## What to work on
Please quote exactly the opening lines of the data, from the first line to the one where "results of run" appears.

## Records to process

● ● ● ● ● ● ●

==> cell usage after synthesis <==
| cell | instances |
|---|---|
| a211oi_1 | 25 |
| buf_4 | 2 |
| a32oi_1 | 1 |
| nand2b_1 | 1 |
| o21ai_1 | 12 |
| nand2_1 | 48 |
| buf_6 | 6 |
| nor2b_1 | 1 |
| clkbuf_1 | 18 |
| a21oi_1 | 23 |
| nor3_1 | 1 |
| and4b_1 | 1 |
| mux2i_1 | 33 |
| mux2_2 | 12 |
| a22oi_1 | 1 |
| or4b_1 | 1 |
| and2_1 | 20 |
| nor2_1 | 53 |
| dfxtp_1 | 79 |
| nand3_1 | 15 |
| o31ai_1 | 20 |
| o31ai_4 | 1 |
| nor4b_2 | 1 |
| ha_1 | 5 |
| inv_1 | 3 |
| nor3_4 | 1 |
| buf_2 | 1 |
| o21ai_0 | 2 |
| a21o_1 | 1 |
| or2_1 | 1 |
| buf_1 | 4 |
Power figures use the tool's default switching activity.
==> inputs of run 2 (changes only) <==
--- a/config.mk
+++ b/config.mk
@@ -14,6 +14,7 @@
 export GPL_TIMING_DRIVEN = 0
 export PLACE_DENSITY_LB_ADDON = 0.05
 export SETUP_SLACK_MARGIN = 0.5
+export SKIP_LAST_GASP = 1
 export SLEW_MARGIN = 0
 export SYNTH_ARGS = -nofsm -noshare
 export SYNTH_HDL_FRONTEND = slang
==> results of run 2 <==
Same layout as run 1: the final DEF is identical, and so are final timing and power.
`src/rtl/fetch_pkg.sv`:
```
// fetch_pkg: shared widths, defaults and prefetch queue entry type for instruction fetch
package fetch_pkg;
  localparam int PC_WIDTH = 16;
  localparam int INSTR_WIDTH = 16;
  localparam logic [PC_WIDTH-1:0] PC_STEP = 16'd2;
  localparam logic [PC_WIDTH-1:0] DEFAULT_RESET_PC = 16'h0000;
  localparam logic [4:0] DEFAULT_HALT_OPCODE = 5'b11111;
  typedef struct packed {
    logic [PC_WIDTH-1:0] pc;
    logic [INSTR_WIDTH-1:0] instr;
  } entry_t;
endpackage

```
`src/rtl/fetch_queue.sv`:
```
// fetch_queue: synchronous prefetch FIFO of {pc, instr} entries with flush
// Ports: clk, reset (async, active-high); enq/din write, deq advances head,
// flush empties the queue and overrides enq/deq; full, empty, head (zero when empty).
module fetch_queue
  import fetch_pkg::*;
#(
  parameter int DEPTH = 2
) (
  input  logic   clk,
  input  logic   reset,
  input  logic   enq,
  input  logic   deq,
  input  logic   flush,
  input  entry_t din,
  output logic   full,
  output logic   empty,
  output entry_t head
);
  localparam int AW = $clog2(DEPTH);
  logic [AW-1:0] rd_ptr, wr_ptr;
  logic [AW:0] count;
  entry_t mem [DEPTH];
  logic do_enq, do_deq;
  assign full = count == (AW+1)'(DEPTH);
  assign empty = count == '0;
  assign do_deq = deq && !empty;
  // a full queue still accepts a write when its head leaves in the same cycle
  assign do_enq = enq && (!full || do_deq);
  assign head = empty ? '0 : mem[rd_ptr];
  always_ff @(posedge clk or posedge reset)
    if (reset) begin
      rd_ptr <= '0;
      wr_ptr <= '0;
      count <= '0;
    end else if (flush) begin
      rd_ptr <= '0;
      wr_ptr <= '0;
      count <= '0;
    end else begin
      if (do_enq) wr_ptr <= wr_ptr + AW'(1);
      if (do_deq) rd_ptr <= rd_ptr + AW'(1);
      count <= count + {{AW{1'b0}}, do_enq} - {{AW{1'b0}}, do_deq};
    end
  always_ff @(posedge clk)
    if (do_enq && !flush) mem[wr_ptr] <= din;
endmodule

```
`src/rtl/instruction_fetch_unit.sv`:
```
// instruction_fetch_unit: owns the PC, reads the instruction ROM and feeds decode through a prefetch queue
// Ports: clk, reset (async, active-high); imem_pc/imem_instruction to the ROM;
// if_valid/if_instruction/if_pc with id_ready to decode; redirect_valid/redirect_pc
// from branch resolution; halted and a saturating fetch_count for status.
module instruction_fetch_unit
  import fetch_pkg::*;
#(
  parameter logic [15:0] RESET_PC = DEFAULT_RESET_PC,
  parameter int QUEUE_DEPTH = 2,
  parameter logic [4:0] HALT_OPCODE = DEFAULT_HALT_OPCODE
) (
  input  logic        clk,
  input  logic        reset,
  output logic [15:0] imem_pc,
  input  logic [15:0] imem_instruction,
  output logic        if_valid,
  output logic [15:0] if_instruction,
  output logic [15:0] if_pc,
  input  logic        id_ready,
  input  logic        redirect_valid,
  input  logic [15:0] redirect_pc,
  output logic        halted,
  output logic [15:0] fetch_count
);
  localparam logic [0:0] FETCH = 1'b0;
  localparam logic [0:0] HALTED = 1'b1;
  logic [0:0] state;
  logic [15:0] pc;
  logic full, empty, enq, deq;
  entry_t head;
  assign imem_pc = pc;
  assign if_valid = !empty;
  assign {if_pc, if_instruction} = head;
  assign halted = state == HALTED;
  assign deq = if_valid && id_ready;
  // a redirect discards whatever would have been captured this cycle
  assign enq = state == FETCH && (!full || deq) && !redirect_valid;
  fetch_queue #(.DEPTH(QUEUE_DEPTH)) u_queue (
    .clk(clk),
    .reset(reset),
    .enq(enq),
    .deq(deq),
    .flush(redirect_valid),
    .din('{pc: pc, instr: imem_instruction}),
    .full(full),
    .empty(empty),
    .head(head)
  );
  always_ff @(posedge clk or posedge reset)
    if (reset) begin
      pc <= RESET_PC;
      state <= FETCH;
      fetch_count <= '0;
    end else if (redirect_valid) begin
      pc <= redirect_pc & ~16'h0001;
      state <= FETCH;
    end else if (enq) begin
      pc <= pc + PC_STEP;
      fetch_count <= fetch_count + {15'd0, fetch_count != 16'hFFFF};
      if (imem_instruction[15:11] == HALT_OPCODE) state <= HALTED;
    end
endmodule

```
`config.mk`:
```
export PLATFORM = sky130hd
export DESIGN_NAME = instruction_fetch_unit
export DESIGN_NICKNAME = d
export VERILOG_FILES = /design/src/rtl/fetch_pkg.sv /design/src/rtl/fetch_queue.sv /design/src/rtl/instruction_fetch_unit.sv
export SDC_FILE = /design/constraint.sdc
export NUM_CORES = 1
export LEC_CHECK = 0
export ABC_CLOCK_PERIOD_IN_PS = 9900
export CORE_UTILIZATION = 54
export DETAILED_ROUTE_END_ITERATION = 7
export PLACE_DENSITY = 0.9
export SLEW_MARGIN = 20
export SYNTH_ARGS = -nofsm -noshare
export SYNTH_HDL_FRONTEND = slang
export SYNTH_SLANG_ARGS = --single-unit
```
`constraint.sdc`:
```
create_clock -name clk -period 9.9 [get_ports clk]
set_input_delay 1.98 -clock clk [delete_from_list [all_inputs] [get_ports clk]]
set_output_delay 1.98 -clock clk [all_outputs]
set_load 0.02 [all_outputs]
```
* Word-level counts from Yosys, hierarchy flattened
Memory sizes are Yosys's and may differ from the RTL's. Index checks and enable logic that the tools add are counted.
Storage, ports and cells: register bits after elaboration 37, latch bits 0, bits in writable memories 64, ROM bits 0, bits of input ports 36, output and inout port bits 66, word-level logic and storage cells 49, memories kept 1
Operators by class: add/sub/neg operators 6, $mul 0, div/mod/pow operators 0, $lt $le $gt $ge 0, equality and inequality tests 3, shifts and indexed selects 0, multiplexer cells 13, bitwise operators 2, reductions and logical operators 18
Memories:
- u_queue.mem | words 2, width 32, rd ports 1, clocked after Yosys merged registers in 0, wr ports 1, line fetch_queue.sv:22 | entry_t mem [DEPTH];
Operators with widths (count):
- $mux W16 | 2
- $mux W32 | 1
- $add A16 B1 Y16 | 1
- $add A16 B2 Y16 const B | 1
- $ne A16 B16 Y1 const B | 1
- $mux W1 | 9
- $reduce_bool A2 Y1 | 4
- $logic_and A1 B1 Y1 | 6
- $eq A5 B5 Y1 const B | 1
- $reduce_and A2 Y1 | 2
- $logic_not A1 Y1 | 3
- $add A1 B1 Y1 const B | 2
- $add A2 B1 Y2 | 1
- $eq A2 B2 Y1 const B | 1
- $logic_not A2 Y1 | 1
- $logic_or A1 B1 Y1 | 2
- $mux W2 | 1
- $not A1 Y1 | 2
- $sub A2 B1 Y2 | 1

* Logic depth before layout (Yosys ltp)
depth in word-level cells 10, gate-level depth with buffers 9, depth with buffers taken out 9

* Modules after synthesis
A second synthesis with hierarchy kept.
Unflattened totals: cells, all modules 348, area total of the unflattened synthesis 4505.6 µm²
Modules (own cells, without submodules):
- fetch_queue | times used 1, cells an instance 163, area an instance 2663.8 µm², sequential area each 2021.9 µm²
- instruction_fetch_unit | times used 1, cells an instance 185, area an instance 1841.8 µm², sequential area each 800.8 µm²

* Least setup slack after synthesis
No wires, ideal clock.
path kind input-to-reg, start in redirect_valid, end mem u_queue.mem[0][0] (netlist bit) (enable), arrival 5.184 ns, required time 9.403 ns, path slack 4.218 ns, stages 2, cells stage by stage clkbuf_1 nor4_1
Between the ends: longest elaborated chain between the ends 6
RTL lines:
- start: declaration | line instruction_fetch_unit.sv:20 | input logic redirect_valid,
- $logic_not A1 Y1 (*) | line fetch_queue.sv:45, instruction_fetch_unit.sv:37
- $logic_and A1 B1 Y1 | line instruction_fetch_unit.sv:37 | assign enq = state == FETCH && (!full || deq) && !redirect_valid;
- $logic_and A1 B1 Y1 | line fetch_queue.sv:28 | assign do_enq = enq && (!full || do_deq);
- $logic_and A1 B1 Y1 (*) | line fetch_queue.sv:45 | if (do_enq && !flush) mem[wr_ptr] <= din;
- $mux W1 (*) | line fetch_queue.sv:45
- $mux W1 (implied by the code) (*) | line fetch_queue.sv:45
- end: declaration | line fetch_queue.sv:22
Mark *: on every way between the ends. The rest lies on a longest branch, timed or not.

* Worst setup path after layout
start reg u_queue.rd_ptr, end out if_pc[6]
Between the ends: longest elaborated chain between the ends 2
RTL lines:
- start: declaration | line fetch_queue.sv:20 | logic [AW-1:0] rd_ptr, wr_ptr;
- start signal: assignment | line fetch_queue.sv:41 | if (do_deq) rd_ptr <= rd_ptr + AW'(1);
- $mem_v2 Z2 W32
- $mux W32 | line fetch_queue.sv:29 | assign head = empty ? '0 : mem[rd_ptr];
- end: declaration | line instruction_fetch_unit.sv:18 | output logic [15:0] if_pc,
No other way between the ends.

● ● ● ● ● ● ●

## Answer box
==> cell usage after synthesis <==
| cell | instances |
|---|---|
| a211oi_1 | 25 |
| buf_4 | 2 |
| a32oi_1 | 1 |
| nand2b_1 | 1 |
| o21ai_1 | 12 |
| nand2_1 | 48 |
| buf_6 | 6 |
| nor2b_1 | 1 |
| clkbuf_1 | 18 |
| a21oi_1 | 23 |
| nor3_1 | 1 |
| and4b_1 | 1 |
| mux2i_1 | 33 |
| mux2_2 | 12 |
| a22oi_1 | 1 |
| or4b_1 | 1 |
| and2_1 | 20 |
| nor2_1 | 53 |
| dfxtp_1 | 79 |
| nand3_1 | 15 |
| o31ai_1 | 20 |
| o31ai_4 | 1 |
| nor4b_2 | 1 |
| ha_1 | 5 |
| inv_1 | 3 |
| nor3_4 | 1 |
| buf_2 | 1 |
| o21ai_0 | 2 |
| a21o_1 | 1 |
| or2_1 | 1 |
| buf_1 | 4 |
Power figures use the tool's default switching activity.
==> inputs of run 2 (changes only) <==
--- a/config.mk
+++ b/config.mk
@@ -14,6 +14,7 @@
 export GPL_TIMING_DRIVEN = 0
 export PLACE_DENSITY_LB_ADDON = 0.05
 export SETUP_SLACK_MARGIN = 0.5
+export SKIP_LAST_GASP = 1
 export SLEW_MARGIN = 0
 export SYNTH_ARGS = -nofsm -noshare
 export SYNTH_HDL_FRONTEND = slang
==> results of run 2 <==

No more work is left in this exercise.